As configuration of cluster, I'm using the standard "all" config. To start the cluster, I'm using following commands.

start command of 192.168.0.5 :
run.bat -c all -b 0.0.0.0 -Djboss.partition.name="TESTPART" -Djboss.default.jgroups.stack="tcp-sync" -Djgroups.bind_address="192.168.0.5"

start command of 192.168.0.7:
run.bat -c all -b 0.0.0.0 -Djboss.partition.name="TESTPART" -Djboss.default.jgroups.stack="tcp-sync" -Djgroups.bind_address="192.168.0.7"

I made small changes at the tcp-sync config in the jgroups-channelfactory-stacks.xml. I changed the ping method from MPING to TCPPING and initial_hosts.

part of the jgroups-channelfactory-stacks.xml of 192.168.0.5:

    <stack name="tcp-sync"
           description="TCP based stack, without flow control and without
                        message bundling. TCP stacks are usually used when IP
                        multicasting cannot be used in a network (e.g.routers
                        discard multicast).

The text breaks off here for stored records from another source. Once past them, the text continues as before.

File: config.mk
export PLATFORM = sky130hd
export DESIGN_NAME = fifo_wr_arbiter
export DESIGN_NICKNAME = d
export VERILOG_FILES = /design/src/rtl/fifo_wr_arbiter.sv
export SDC_FILE = /design/constraint.sdc
export NUM_CORES = 1
export LEC_CHECK = 0
export CELL_PAD_IN_SITES_DETAIL_PLACEMENT = 2
export CELL_PAD_IN_SITES_GLOBAL_PLACEMENT = 2
export CORE_MARGIN = 4
export CORE_UTILIZATION = 24
export DETAILED_ROUTE_END_ITERATION = 12
export PLACE_DENSITY = 0.81
export SYNTH_ARGS = -nofsm -noshare
export SYNTH_HDL_FRONTEND = slang
export SYNTH_SLANG_ARGS = --single-unit
File: constraint.sdc
create_clock -name clk -period 3.4 [get_ports clk]
set_clock_uncertainty 0.2 [all_clocks]
set_input_delay 1.02 -clock clk [delete_from_list [all_inputs] [get_ports clk]]
set_output_delay 1.02 -clock clk [all_outputs]
set_load 0.02 [all_outputs]
File: src/rtl/fifo_wr_arbiter.sv
// fifo_wr_arbiter: round-robin burst arbiter sharing one FIFO write port, with credit-based flow control
module fifo_wr_arbiter #(
  parameter int WIDTH     = 8,
  parameter int NREQ      = 4,
  parameter int LOG2DEPTH = 2,
  parameter int BURST     = 4
) (
  input  logic                                          clk,
  input  logic                                          rst_n,
  input  logic [NREQ-1:0]                               req,
  input  logic [NREQ*WIDTH-1:0]                         din,
  input  logic [NREQ-1:0]                               last,
  output logic [NREQ-1:0]                               gnt,
  output logic [NREQ-1:0]                               ack,
  input  logic                                          fifo_rd,
  output logic                                          fifo_wr_en,
  output logic [WIDTH-1:0]                              fifo_din,
  output logic [($clog2(NREQ) > 1 ? $clog2(NREQ) : 1)-1:0] owner,
  output logic [LOG2DEPTH:0]                            credit
);
  localparam int OW = $clog2(NREQ) > 1 ? $clog2(NREQ) : 1;
  localparam int CW = $clog2(BURST + 1);
  localparam logic [LOG2DEPTH:0] FULL = (LOG2DEPTH + 1)'(1 << LOG2DEPTH);
  localparam logic [0:0] IDLE = 1'b0;
  localparam logic [0:0] XFER = 1'b1;

  logic [0:0]    st;
  logic [CW-1:0] cnt;
  logic [OW-1:0] nxt;
  logic          hit;
  logic          acc;
  logic          done;

  assign ack  = gnt & req & {NREQ{credit != '0}};
  assign acc  = |ack;
  assign done = (acc & (last[owner] | (cnt == CW'(BURST - 1)))) | ~req[owner];

  // pick the first requester after the current owner; scanning downward lets the nearest one win
  always_comb begin
    nxt = owner;
    hit = 1'b0;
    for (int i = NREQ; i >= 1; i--)
      if (req[OW'((int'(owner) + i) % NREQ)]) begin
        nxt = OW'((int'(owner) + i) % NREQ);
        hit = 1'b1;
      end
  end

  // grant FSM: IDLE picks a winner, XFER counts beats until last, burst limit or request drop
  always_ff @(posedge clk or negedge rst_n)
    if (!rst_n) begin
      st    <= IDLE;
      gnt   <= '0;
      owner <= OW'(NREQ - 1);
      cnt   <= '0;
    end else if (st == IDLE) begin
      if (hit) begin
        st    <= XFER;
        gnt   <= NREQ'(1) << nxt;
        owner <= nxt;
        cnt   <= '0;
      end
    end else begin
      if (acc) cnt <= cnt + 1'b1;
      if (done) begin
        st  <= IDLE;
        gnt <= '0;
      end
    end

  // register the accepted beat toward the FIFO; data holds between writes
  always_ff @(posedge clk or negedge rst_n)
    if (!rst_n) begin
      fifo_wr_en <= 1'b0;
      fifo_din   <= '0;
    end else begin
      fifo_wr_en <= acc;
      if (acc) fifo_din <= din[int'(owner)*WIDTH +: WIDTH];
    end

  // free-entry count: accepts consume, consumer reads return, saturating at full
  always_ff @(posedge clk or negedge rst_n)
    if (!rst_n) credit <= FULL;
    else if (acc && !fifo_rd) credit <= credit - 1'b1;
    else if (fifo_rd && !acc && credit != FULL) credit <= credit + 1'b1;

  assert property (@(posedge clk) disable iff (!rst_n) !(fifo_rd && credit == FULL));
endmodule
==> run metrics, run 1 <==
Final ANT Viol Nets 0; Final Max Tran Viols 0; syn_nets 191; worst r2r src credit[0]; Seq/Total Area, Yosys 37.5%; worst r2r path cells 7; via count 1,384; Top Ports 65; hold path start fifo_din[1]; Post-CTS Setup Inserts 0; die height 86.4 um; H-tree depth 1; Site Rows 28; Crit. End Element primary output; HPWL after DPL 4.03 mm; nets 261; Fin. Hold Viols 0; Final min period 3.27 ns; Yosys cell types 41; final setup fails 0; first-pass GRT wire length 8.06 mm; Pwr Density 881 mW/mm^2; r2r setup slk 1.08 ns; Post-synth EDFFs 0; vias in the first global route 1,641; CTS tree done; area of the mapped netlist 0.00148 sq mm; Achievable Freq 306 MHz; Routed wire per std cell 16.9 um; max-cap viol count 0; total die area 0.00747 sq mm; total congestion overflow 0; Inserted Clock Buffers 3; Worst-Margin Slew 0.425 ns; Starting DRT DRC Count 23; commonest cells after routing, fill and taps aside 60 x clkdlybuf4s50_1, 36 x nand2_1, 19 x dfrtp_1; Clk pin slew, worst setup/hold paths 0.09 ns; simple-gate portion of the synthesized area 21.4%; Area growth syn-to-layout 55.3%; Hold Path Depth 2; GRT Overall Usage 13.9%; warnings from Yosys 0; Initial DRT Pass Iterations 4; final core utilization 38.5%; share of layout cells above drive strength 1 14.5%; clk buf depth 2; Worst setup SP type input pin; clk_lat worst skew 0.28 ns; Core Box Area 0.00596 sq mm; Max FO, Critical Path 2; CP required 2.18 ns; largest family of logic cells by synthesized area simple AND/OR/NAND/NOR gates; RSZ-0062 raised after global routing no; r2r endpoint credit[1]; #FFs+latches synth 22; port bufs 64; root buf cell clkbuf_8; most common cell after layout, fill and taps aside clkdlybuf4s50_1; Mapped Avg Cell Area 10.2 sq um; Cells after Synth 145; Placer Congestion 0.722; # diodes 0; largest net degree at the start of global routing 23; period utilisation layout 96.1%; Die W 86.4 um; compound-gate portion of the synthesized area 10.6%; critical path type in -> out; worst setup margin 0.133 ns; Hold Buf Count CTS 0; initial antenna violation count 0; post-synthesis mux area share 20.9%; worst hold-check path type reg -> reg; CP startpoint req[3]; Routed WL 4.88 mm; XOR/XNOR share of the synthesized area 0.593%; CTS sink count 22; drt drc 0; Static Leakage 0.989 nW; maximum VDD drop 0.315 mV; Main synth FF type dfrtp_1; asr flop ratio synth 100%; status finished, final reports clean; setup tns final 0 ns; WHS Endpoint fifo_din[1]; Via density 4.79; Initial Util 24.8%; CP arrival 2.05 ns; Max-slew headroom 71.7%; post-place setup slack -0.157 ns; Synth Area in Adders 3.05%
flip-flops by register name, indices dropped and copies added (netlist names):
| name | count |
|---|---|
| fifo_wr_en | 1 |
| cnt | 3 |
| owner | 2 |
| gnt | 4 |
| st | 1 |
| fifo_din | 8 |
| credit | 3 |
kinds of logic after synthesis:
family / count (synthesis)
AO/OA/AOI/OAI: 20
XOR/XNOR: 1
adder cells (fa/ha/maj): 3
buffers and inverters: 16
flip-flops: 22
multiplexers: 19
AND/OR/NAND/NOR: 64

This configuration should be used
                        instead of 'tcp' above when (1) synchronous calls are
                        used and (2) the message volume (rate and size) is not
                        that large.">
        <config>
            <TCP
                 singleton_name="tcp_sync"
                 start_port="${jboss.jgroups.tcp_sync.tcp_port:7650}"
                 tcp_nodelay="true"
                 loopback="false"
                 recv_buf_size="20000000"
                 send_buf_size="640000"
                 discard_incompatible_packets="true"
                 max_bundle_size="64000"
                 max_bundle_timeout="30"
                 use_incoming_packet_handler="true"
                 enable_bundling="false"
                 use_send_queues="false"
                 sock_conn_timeout="300"
                 skip_suspected_members="true"
                 enable_diagnostics="${jboss.jgroups.enable_diagnostics:true}"
                 diagnostics_addr="${jboss.jgroups.diagnostics_addr:224.0.0.75}"
                 diagnostics_port="${jboss.jgroups.diagnostics_port:7500}"

                 use_concurrent_stack="true"

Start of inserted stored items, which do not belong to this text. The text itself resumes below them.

--- config.mk ---
export PLATFORM = sky130hd
export DESIGN_NAME = hazard_ctrl
export DESIGN_NICKNAME = d
export VERILOG_FILES = /design/src/rtl/hazard_ctrl.sv
export SDC_FILE = /design/constraint.sdc
export NUM_CORES = 1
export LEC_CHECK = 0
export CORE_MARGIN = 2
export CORE_UTILIZATION = 48
export CTS_BUF_LIST = sky130_fd_sc_hd__clkbuf_4 sky130_fd_sc_hd__clkbuf_8
export DETAILED_ROUTE_END_ITERATION = 6
export PLACE_DENSITY = 0.94
export SLEW_MARGIN = 20
export SYNTH_ARGS = -nofsm -noshare
export SYNTH_HDL_FRONTEND = slang
export SYNTH_SLANG_ARGS = --single-unit
--- constraint.sdc ---
create_clock -name CLK -period 4.08 [get_ports CLK]
set_input_delay 1.224 -clock CLK [delete_from_list [all_inputs] [get_ports CLK]]
set_output_delay 1.224 -clock CLK [all_outputs]
set_load 0.005 [all_outputs]
--- src/rtl/hazard_ctrl.sv ---
// rtl/hazard_ctrl.sv - pipeline hazard/stall controller; MULDIV_STALL_EN enables multi-cycle DIV/REM occupancy of EX
// Mealy control outputs from STATE plus current inputs; saturating count of PC_WRITE=0 cycles.
module hazard_ctrl #(
   parameter int MD_LATENCY = 32
) (
   input  logic        CLK,
   input  logic        RESET,
   input  logic        BUSYWAIT,
   input  logic [4:0]  ID_RS1,
   input  logic [4:0]  ID_RS2,
   input  logic        ID_USE_RS1,
   input  logic        ID_USE_RS2,
   input  logic [4:0]  EX_RD,
   input  logic        EX_MEMREAD,
   input  logic        EX_TAKEN,
   input  logic        EX_MD_START,
   output logic        PC_WRITE,
   output logic        IFID_HOLD,
   output logic        IDEX_HOLD,
   output logic        IFID_FLUSH,
   output logic        IDEX_FLUSH,
   output logic        EXMEM_FLUSH,
   output logic [1:0]  STATE,
   output logic [31:0] STALL_CYCLES
);

   localparam logic [1:0] ST_RUN      = 2'd0;
   localparam logic [1:0] ST_MEM_WAIT = 2'd1;
   localparam logic [1:0] ST_MD_BUSY  = 2'd2;

   logic [1:0]  state_q, state_d;
   logic [31:0] stall_q, stall_d;
   logic        load_use;

   assign load_use = EX_MEMREAD && (EX_RD != 5'd0) &&
                     ((ID_USE_RS1 && (ID_RS1 == EX_RD)) || (ID_USE_RS2 && (ID_RS2 == EX_RD)));

`ifdef MULDIV_STALL_EN
   // The first DIV cycle is spent in RUN, so the countdown covers the remaining stall cycles.
   localparam logic [5:0] MD_RELOAD = 6'(MD_LATENCY - 2);
   logic [5:0] md_cnt_q, md_cnt_d;
   logic       md_start;
   assign md_start = EX_MD_START && (MD_LATENCY > 1);
`else
   logic unused_md;
   assign unused_md = ^{EX_MD_START, 1'(MD_LATENCY)};
`endif

   always_comb begin
      PC_WRITE    = 1'b1;
      IFID_HOLD   = 1'b0;
      IDEX_HOLD   = 1'b0;
      IFID_FLUSH  = 1'b0;
      IDEX_FLUSH  = 1'b0;
      EXMEM_FLUSH = 1'b0;
      state_d     = ST_RUN;
`ifdef MULDIV_STALL_EN
      md_cnt_d    = md_cnt_q;
`endif
      if (RESET) begin
         PC_WRITE    = 1'b0;
         IFID_FLUSH  = 1'b1;
         IDEX_FLUSH  = 1'b1;
         EXMEM_FLUSH = 1'b1;
      end
`ifdef MULDIV_STALL_EN
      else if (state_q == ST_MD_BUSY) begin
         if (BUSYWAIT) begin
            PC_WRITE  = 1'b0;
            IFID_HOLD = 1'b1;
            IDEX_HOLD = 1'b1;
            state_d   = ST_MD_BUSY;
         end else if (md_cnt_q != 6'd0) begin
            PC_WRITE    = 1'b0;
            IFID_HOLD   = 1'b1;
            IDEX_HOLD   = 1'b1;
            EXMEM_FLUSH = 1'b1;
            md_cnt_d    = md_cnt_q - 6'd1;
            state_d     = ST_MD_BUSY;
         end
      end
`endif
      else if (BUSYWAIT) begin
         PC_WRITE  = 1'b0;
         IFID_HOLD = 1'b1;
         IDEX_HOLD = 1'b1;
         state_d   = ST_MEM_WAIT;
      end else if (EX_TAKEN) begin
         IFID_FLUSH = 1'b1;
         IDEX_FLUSH = 1'b1;
      end
`ifdef MULDIV_STALL_EN
      else if (md_start) begin
         PC_WRITE    = 1'b0;
         IFID_HOLD   = 1'b1;
         IDEX_HOLD   = 1'b1;
         EXMEM_FLUSH = 1'b1;
         md_cnt_d    = MD_RELOAD;
         state_d     = ST_MD_BUSY;
      end
`endif
      else if (load_use) begin
         PC_WRITE   = 1'b0;
         IFID_HOLD  = 1'b1;
         IDEX_FLUSH = 1'b1;
      end
   end

   always_comb begin
      stall_d = stall_q;
      if (!PC_WRITE && (stall_q != 32'hFFFF_FFFF)) begin
         stall_d = stall_q + 32'd1;
      end
   end

   always_ff @(posedge CLK) begin
      if (RESET) begin
         state_q <= ST_RUN;
         stall_q <= 32'd0;
      end else begin
         state_q <= state_d;
         stall_q <= stall_d;
      end
   end

`ifdef MULDIV_STALL_EN
   always_ff @(posedge CLK) begin
      if (RESET) begin
         md_cnt_q <= 6'd0;
      end else begin
         md_cnt_q <= md_cnt_d;
      end
   end
`endif

   assign STATE        = state_q;
   assign STALL_CYCLES = stall_q;

endmodule

After elaboration in Yosys (flattened, before gate mapping)
Index checks and enable logic that the tools add are counted.
{ "totals": {"ff_bits": 34, "input_bits": 23, "wordCells": 32} }
{ "op_classes": {"addsub": 1, "n_eq_ne": 3, "mux": 18, "reduce_logical": 8} }
{ "op_table": {"columns": ["operator", "n"], "rows": [
  ["$add 32x1->32 const B", 1],
  ["$ne 32x32->1 const B", 1],
  ["$mux 1", 18],
  ["$eq 5x5->1", 2],
  ["$logic_and 1x1->1", 5],
  ["$reduce_bool 5->1", 1],
  ["$logic_not 1->1", 1],
  ["$logic_or 1x1->1", 1]
]} }

Longest topological paths before layout
{ "depth": {"word_depth": 10, "ltp_mapped": 9, "depth_no_buf": 7} }

Worst setup path after synthesis
No wires, ideal clock.
{ "synth_timing": {"path_kind": "input to output", "from": "in EX_RD[1]", "to": "out PC_WRITE", "t_arrival_ps": 2447, "t_required_ps": 2856, "slack_ps": 409, "cell_stages": 4, "n_path_buf": 0, "cell_sequence": "or4_1 -> o21ai_0 -> nor2_1 -> a211oi_4"} }
{ "synth_between": {"elab_chain_len": 8} }
{ "synth_lines": {"columns": ["element", "line_no", "rtl"], "rows": [
  ["from (decl)", "13", "input logic [4:0] EX_RD,"],
  ["$eq 5x5->1", "36", "((ID_USE_RS1 && (ID_RS1 == EX_RD)) || (ID_USE_RS2 && (ID_RS2 == EX_RD)));"],
  ["$logic_and 1x1->1", "36", null],
  ["$logic_or 1x1->1", "36", null],
  ["$logic_and 1x1->1 (*)", "35", "assign load_use = EX_MEMREAD && (EX_RD != 5'd0) &&"],
  ["$mux 1 (*)", "102", "else if (load_use) begin"],
  ["$mux 1 (*)", "88", "end else if (EX_TAKEN) begin"],
  ["$mux 1 (*)", "83", "else if (BUSYWAIT) begin"],
  ["$mux 1 (*)", "60", "if (RESET) begin"],
  ["to (decl)", "17", "output logic PC_WRITE,"]
]} }
Every way passes the cells marked *; elsewhere a longest branch is shown, timed or not.

Worst setup path after layout
{ "layout_timing": {"from": "in EX_RD[4]", "to": "out IFID_HOLD"} }
{ "layout_between": {"elab_chain_len": 8} }
{ "layout_lines": {"columns": ["element", "line_no", "rtl"], "rows": [
  ["$eq 5x5->1", "36", null],
  ["$logic_and 1x1->1", "36", null],
  ["$logic_or 1x1->1", "36", null],
  ["$logic_and 1x1->1 (*)", "35", null],
  ["$mux 1 (*)", "102", null],
  ["$mux 1 (*)", "88", null],
  ["$mux 1 (*)", "83", null],
  ["$mux 1 (*)", "60", null],
  ["to (decl)", "18", "output logic IFID_HOLD,"]
]} }
Marks and branches as above.

==> run summary <==
In this run the worst setup path terminates at IFID_HOLD. The maximum vdd ir drop came out at 0.000139 V. For this run, the leading register cell type out of synthesis is dfxtp_1. The flow ran to the end, and the final reports show no timing, DRC or antenna violations. In the final design database the tool counted 327 nets. The total number of yosys warnings is 0.

The number of stages on the worst hold path is 2. The logic depth of the worst setup path including buffers came out at 8. Across all layers, the routed design uses 2098 vias. The net count of the mapped netlist came out at 257. The number of placed cells counting well taps is 345. Setup slack on the worst reg-to-reg path comes out at 1420 ps. The overall overflow remaining after global route came out at 0. The maximum net fanout on the critical path came out at 2.

The longest individual stage delay on the worst path came out at 540 ps. The most critical setup path has its startpoint at EX_RD[4]. Among cell families on the critical path, the largest total delay comes from simple AND/OR/NAND/NOR gates. The area of the core is 0.00397 mm2.

Setup violations remaining at the end of the flow were counted as 0. Static timing analysis puts the maximum clock frequency at 0.250 GHz. Setup repair after global routing left no endpoint under its margin. The routed design could run at a clock period as short as 4010 ps. The type of the worst setup path is in -> out. The H-tree depth is 2. The fraction of post-synthesis cell area in the top cell type by area came out at 33.4%. STA classifies the critical path endpoint as a primary output. For this design, the CTS-stage hold fixing added 0 buffers. The number of unique standard cell types used by synthesis came out at 49. Buffers inserted during clock tree synthesis total 5. The routed length per instance came out at 14.2 um. The number of placement rows came out at 23.

The slowest stage of the critical path belongs to the cell or4_4. The worst register-to-register path begins at STALL_CYCLES[0]. The wire length of the first global-routing pass came out at 8380 um. The die extent in y came out at 68.2 um.

Across every metal layer, demand over resource in global routing totals 23.9%. The maximum root-to-sink buffer count is 2. The final antenna-violating net count came out at 0. The area added between synthesis and finish came out at 39.1%. The full die area is 0.00465 mm2. The die width came out at 68.2 um.

The via count of the first global-routing pass is 1929. The endpoint identified for the worst register-to-register timing path is STALL_CYCLES[12]. The synthesized design spends more area on one cell type than any other, namely dfxtp_1. The effective utilization at floorplan is 49.8%. The slew at the pin closest to its max-slew limit came out at 996 ps. The number of hold violations in the final report was 0. The async set-reset flop share out of synthesis is 0%. By area the synthesized netlist is led by dfxtp_1 33%, a21oi_1 6.1%, or3_2 5.3%. Summing all placed instances gives a cell area of 0.00264 mm2. The number of DRC violations after detailed-routing iteration 0 is 159. After technology mapping, the gate count stands at 233. The worst clock skew is 4.55 ps. The per-instance average area after synthesis is 8.48 um2. The global placer's final weighted congestion is 0.837. The maximum number of pins on one net before global-route repair came out at 47. The layout cell share with drive strength beyond 1 is 21.1%. After clock tree synthesis, the clock-pin slew on the worst setup and hold paths is 70 ps. The critical path contains buffers and inverters numbering 3 combined.

The share of the cycle needed by the critical path after routing came out at 98.2%. Walking the worst path, the cells encountered are dlygate4sd2_1 -> or4_4 -> o21ai_4 -> nor2_4 -> buf_4 -> a21oi_4 -> nor2_1 -> clkdlybuf4s15_1. Clock tree synthesis selected as its root buffer the cell clkbuf_8. The number of design rule violations left after detail routing is 0.

The path class of the tightest hold or removal check is reg -> reg. The final cell count without fillers came out at 354. Synthesis inferred 33 register bits.

The final max-slew violation count is 0. The startpoint type of the worst setup path is an input pin. Counting cells, the worst reg-to-reg path comes to 7. The antenna diode count came out at 0. The initial antenna violation count was 0. The routed design has 5030 um of wire. OpenSTA, run right after detailed placement, puts the worst setup slack at -590 ps. The relative slew slack is 33.3%. The insertion delay to the later sink of the worst-skew pair is 290 ps. The number of buffers added on ports came out at 60.

63 I/O pins were placed. Before antenna repair, the detailed router went through 4 iterations. The worst endpoint data arrival time came out at 2780 ps. The mean number of vias per cell came out at 5.93. TritonCTS built the clock tree. The number of flops mapped to enable cells by yosys is 0. Summed over all cells, the static leakage comes to 0.897 nW. The cell area that synthesis handed to floorplanning was 0.00198 mm2. The share of the Yosys chip area taken by registers is 33.4%.

Detailed placement finished with a half-perimeter wire length of 3680 um. The required arrival time at the worst endpoint came out at 2860 ps. The setup slack of the critical path after layout came out at 74.1 ps. The worst slack on hold paths came out at 489 ps.

The power density over cell area is 243 mW/mm2. The design area came out at 0.00275 mm2. The count of max-cap constraint violations came out at 0. The clock net in this run drives a total of 33 sinks.
-- Yosys cell counts (2+ instances only) --
library cell,count
o21ai_2,2
and3_2,2
or4_2,3
dfxtp_1,33
nand4_1,12
a21oi_2,3
nand3_1,15
o31ai_1,6
nor4_1,2
or3_2,14
buf_6,2
nor2_1,10
xnor2_1,10
o21ai_1,4
and4_2,4
nand2_1,16
buf_4,3
clkbuf_1,2
or4_1,4
a21oi_1,24
o21ai_0,17
or3_1,7
inv_1,7
and3_1,3
o211ai_1,2
a21o_1,2
nor2b_1,2
-- per-layer routing --
metal  part of all wire (%)  up-vias  GRT usage (%)
met1                     41      988           26.9
met4                    1.4        0           10.5
met2                     51       78           41.5
met3                    6.9        6           7.40
met5                      0        -              0
li1                       -     1026              -
-- layout by cell type (no fill, tap or decap), types with 5 or more instances in the layout --
cell	netlist	final
inv_1	7	7
nand2_1	16	16
nand4_1	12	12
dlygate4sd2_1	0	5
clkdlybuf4s50_1	0	52
nor2_1	10	9
dfxtp_1	33	33
a21oi_1	24	24
or3_1	7	7
or3_2	14	14
o31ai_1	6	6
o21ai_0	17	16
clkbuf_8	0	5
nand3_1	15	15
xnor2_1	10	10
buf_4	3	13
-- flip-flops by register name, indices dropped and copies added, names as in the netlist --
signal and cells:
STALL_CYCLES 32, STATE 1
-- power breakdown --
| group | switching (mW) | total, mW | internal [mW] |
|---|---|---|---|
| Sequential | 0.00571 | 0.331 | 0.325 |
| Combinational | 0.0444 | 0.0947 | 0.0503 |
| Clock | 0.118 | 0.243 | 0.125 |
-- layout make-up --
cell class	count	area, um2
fill	348	1220
multi-input combinational	183	1220
inverter	7	26.3
timing repair buffer	73	689
clock inverter	2	10.0
clock buffer	6	76.3
tap	50	62.6
sequential	33	661
-- metrics by stage --
stage	util [%]	TNS, ps	power, mW
after floorplan	-	0	0.386
after global placement	66.5	-1380	0.430
after detailed placement	66.5	-1500	0.432
after CTS	69.3	0	0.672
after global routing	69.3	0	0.696
final	69.3	0	0.669
-- cells by family (layout without fill, tap and decap cells) --
logic type / after synthesis / after routing / share of synthesized area (%)
xor+xnor: 11 / 11 / 4.87
fa+ha+maj: 1 / 1 / 0.633
mux: 1 / 1 / 0.570
flops: 33 / 33 / 33.4
compound gates: 70 / 70 / 24.0
buf+inv: 17 / 88 / 5.76
other cells: 1 / 1 / 0.190
simple gates: 99 / 99 / 30.6
-- what timing repair did --
| item | 4_1_cts | 5_1_grt |
|---|---|---|
| setup buffers | 1 | 0 |
| pin swaps | 2 | 2 |
| endpoints found under the setup margin | 3 | 2 |
| gates resized for setup | 13 | 4 |
| cloned | 0 | 0 |
-- worst min-delay path: stages, from the launching register on --
cell and delay, ps:
dfxtp_1 330, o31ai_1 60, a21oi_1 50
-- how the worst min path moves through the flow --
| stage | end | slack [ps] | from |
|---|---|---|---|
| after CTS | STALL_CYCLES[26] | 490 | STALL_CYCLES[26] |
| after global placement | STALL_CYCLES[26] | 480 | STALL_CYCLES[26] |
| final | STALL_CYCLES[26] | 490 | STALL_CYCLES[26] |
| after global routing | STALL_CYCLES[26] | 510 | STALL_CYCLES[26] |
| after detailed placement | STALL_CYCLES[26] | 480 | STALL_CYCLES[26] |
| after floorplan | STALL_CYCLES[26] | 480 | STALL_CYCLES[26] |
Note: power is estimated with default switching activity, not from simulation.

                 thread_pool.enabled="true"
                   thread_pool.min_threads="8"
                   thread_pool.max_threads="200"
                   thread_pool.keep_alive_time="5000"
                   thread_pool.queue_enabled="true"
                   thread_pool.queue_max_size="1000"
                   thread_pool.rejection_policy="discard"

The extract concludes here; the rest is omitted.